Okay, a subsisting court order was served on the president and the attorney general. We went to court and the court said we should not be removed from office.  Section 157 that you referred to says that two two-thirds majority of the Senate must move to remove members of commissions or CCB after a committee has been set up to investigate them.  It is the report of the committee that the senators will vote on.  But that did not happen.   


The vice president, who was the acting president at that time, just removed us from office in 2017.  We went to court and the judge said we shouldn’t be removed but our removal was just announced on NTA news.  


Exactly the point I was trying to establish.  If the then acting president acted in breach of the Constitution, how do we describe that? Is that not corruption?
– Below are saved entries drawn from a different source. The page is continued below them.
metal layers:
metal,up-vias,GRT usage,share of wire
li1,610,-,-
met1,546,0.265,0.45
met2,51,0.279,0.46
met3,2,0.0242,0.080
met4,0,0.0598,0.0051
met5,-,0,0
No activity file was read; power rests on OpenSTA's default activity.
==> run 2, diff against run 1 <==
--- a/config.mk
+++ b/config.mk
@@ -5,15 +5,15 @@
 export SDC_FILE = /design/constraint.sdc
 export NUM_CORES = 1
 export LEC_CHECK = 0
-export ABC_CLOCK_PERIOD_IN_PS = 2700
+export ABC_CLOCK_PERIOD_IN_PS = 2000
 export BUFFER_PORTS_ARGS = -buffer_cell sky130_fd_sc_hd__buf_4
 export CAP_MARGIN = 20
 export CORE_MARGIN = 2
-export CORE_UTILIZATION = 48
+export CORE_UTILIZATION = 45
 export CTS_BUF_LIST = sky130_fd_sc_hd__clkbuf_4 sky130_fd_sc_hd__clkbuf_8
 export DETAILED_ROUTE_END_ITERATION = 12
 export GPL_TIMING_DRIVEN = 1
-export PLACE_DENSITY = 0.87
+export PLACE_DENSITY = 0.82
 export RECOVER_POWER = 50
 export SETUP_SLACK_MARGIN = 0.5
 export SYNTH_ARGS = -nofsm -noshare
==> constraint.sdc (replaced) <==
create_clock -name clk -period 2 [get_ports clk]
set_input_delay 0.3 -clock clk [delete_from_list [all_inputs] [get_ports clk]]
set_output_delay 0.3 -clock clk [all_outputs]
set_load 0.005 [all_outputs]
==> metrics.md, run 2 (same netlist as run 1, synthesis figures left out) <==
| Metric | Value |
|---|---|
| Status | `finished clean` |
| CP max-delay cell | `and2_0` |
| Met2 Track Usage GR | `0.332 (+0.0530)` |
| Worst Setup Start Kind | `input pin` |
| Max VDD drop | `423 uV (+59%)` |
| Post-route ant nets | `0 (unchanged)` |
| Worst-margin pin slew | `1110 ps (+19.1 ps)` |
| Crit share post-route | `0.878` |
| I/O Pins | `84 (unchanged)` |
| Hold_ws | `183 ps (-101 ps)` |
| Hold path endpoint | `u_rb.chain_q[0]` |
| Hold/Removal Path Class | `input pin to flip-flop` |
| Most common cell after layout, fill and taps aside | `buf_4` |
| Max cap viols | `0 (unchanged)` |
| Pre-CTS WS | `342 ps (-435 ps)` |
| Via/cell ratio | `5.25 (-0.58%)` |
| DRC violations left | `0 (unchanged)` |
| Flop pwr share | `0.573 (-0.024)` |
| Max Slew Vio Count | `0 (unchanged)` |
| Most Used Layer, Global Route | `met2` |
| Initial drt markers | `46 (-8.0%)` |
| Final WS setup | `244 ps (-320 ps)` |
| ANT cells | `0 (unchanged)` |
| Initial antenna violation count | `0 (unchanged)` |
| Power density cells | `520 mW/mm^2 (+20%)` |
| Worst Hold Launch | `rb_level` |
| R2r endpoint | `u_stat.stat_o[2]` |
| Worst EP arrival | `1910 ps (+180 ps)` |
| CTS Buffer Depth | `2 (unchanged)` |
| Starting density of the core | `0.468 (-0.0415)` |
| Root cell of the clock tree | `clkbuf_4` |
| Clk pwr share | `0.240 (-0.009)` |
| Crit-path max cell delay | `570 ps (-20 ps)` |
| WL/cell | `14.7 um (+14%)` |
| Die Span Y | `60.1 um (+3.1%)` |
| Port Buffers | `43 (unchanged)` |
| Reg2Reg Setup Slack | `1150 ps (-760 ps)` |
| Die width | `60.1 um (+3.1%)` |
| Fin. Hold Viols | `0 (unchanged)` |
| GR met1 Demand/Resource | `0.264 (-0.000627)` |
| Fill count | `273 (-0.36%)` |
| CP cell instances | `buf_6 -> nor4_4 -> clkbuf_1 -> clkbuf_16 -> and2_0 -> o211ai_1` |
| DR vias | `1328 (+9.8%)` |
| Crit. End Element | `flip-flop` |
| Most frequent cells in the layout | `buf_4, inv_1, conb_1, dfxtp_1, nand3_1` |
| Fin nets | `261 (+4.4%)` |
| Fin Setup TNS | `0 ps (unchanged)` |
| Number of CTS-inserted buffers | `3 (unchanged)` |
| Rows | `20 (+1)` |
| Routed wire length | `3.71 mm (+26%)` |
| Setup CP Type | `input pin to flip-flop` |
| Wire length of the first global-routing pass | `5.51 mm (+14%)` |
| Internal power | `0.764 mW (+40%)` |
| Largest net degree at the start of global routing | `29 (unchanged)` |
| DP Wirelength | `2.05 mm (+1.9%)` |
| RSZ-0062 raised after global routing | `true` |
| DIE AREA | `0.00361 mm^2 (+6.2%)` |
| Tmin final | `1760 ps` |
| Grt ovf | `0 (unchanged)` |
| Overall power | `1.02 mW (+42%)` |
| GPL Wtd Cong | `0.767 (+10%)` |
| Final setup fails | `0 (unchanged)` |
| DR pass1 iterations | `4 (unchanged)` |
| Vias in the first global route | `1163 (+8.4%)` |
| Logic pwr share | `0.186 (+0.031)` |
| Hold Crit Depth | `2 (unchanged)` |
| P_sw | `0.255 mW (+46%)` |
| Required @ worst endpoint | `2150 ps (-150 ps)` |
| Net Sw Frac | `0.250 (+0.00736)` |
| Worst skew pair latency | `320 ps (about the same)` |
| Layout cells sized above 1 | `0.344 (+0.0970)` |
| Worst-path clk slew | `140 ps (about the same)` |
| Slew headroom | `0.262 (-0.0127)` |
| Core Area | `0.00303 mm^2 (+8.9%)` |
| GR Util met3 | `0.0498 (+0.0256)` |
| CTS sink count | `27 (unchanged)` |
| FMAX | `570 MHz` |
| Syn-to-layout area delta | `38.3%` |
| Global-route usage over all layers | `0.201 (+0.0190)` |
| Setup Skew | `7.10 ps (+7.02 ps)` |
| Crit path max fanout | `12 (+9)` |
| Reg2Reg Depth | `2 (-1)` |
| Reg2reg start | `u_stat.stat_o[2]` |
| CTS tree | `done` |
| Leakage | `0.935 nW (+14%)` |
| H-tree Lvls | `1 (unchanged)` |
It is called abuse of power, which is the main driver of corruption. We went to the industrial court and the court restrained the Acting president, a SAN, he ignored the court. He appointed new people to replace us. So since that time, that illegality has built on other illegalities in CCB.  Almost all power holders in Nigeria observe the constitution in breach because there is generally no accountability in Nigeria.


We run a system where the National Assembly cannot hold the Executive branch accountable and it is the same thing with the judiciary.  It used to be that the Judiciary was the only arm of government that could hold anyone accountable in this country. But today, things are different.  At least a retiring Supreme Court justice made revelations recently.   Now we are at a point in the history of the country where no institution cares about accountability – both vertical and horizontal accountability. What is the difference between the executive and the legislature today?  Is there any difference? No! 


The only time that legislature attempted to check the Executive was when the Senate was headed by Saraki. He attempted to do that but they used CCB to persecute him, that was why I brought up those two cases in my book (Tinubu and Saraki) to say that whoever is in power uses CCB to persecute the opposition.  That was what happened in the case of the former governor of Lagos State now President, Bola Tinubu.  The persecution itself represents the systemic nature of abuse of power. And immediately they took over, that is, Buhari and Tinubu’s APC, they used the same institution to persecute the Senate President, Saraki, because he was not their choice for that office. 


In those two cases, power holders observe a loss in breach, that is what is referred to as state capture. What we have in Nigeria is typical state capture.


Why take Saraki and Tinubu as part of your case studies?  


I have never met Tinubu nor Saraki before. The book had been ready before the February general elections but its presentation was kept in abeyance to avoid being insinuated into the politics of that moment. The chapter shows how power holders use weak governance institutions to promote primordial interests.


As I said earlier the PDP weaponised the CCB to  persecute Tinubu, a leader of the main opposition party, the APC. When the APC came to power it also weaponized the CCB to persecute Saraki. Tinubu and Saraki were taken to the CCT for the wrong reasons. The argument in the book is that the CCB is empowered by the constitution to charge those in breach of asset law to the CCT.  But the Bureau knew nothing about the case. I said so at the time and it was reported by your newspaper.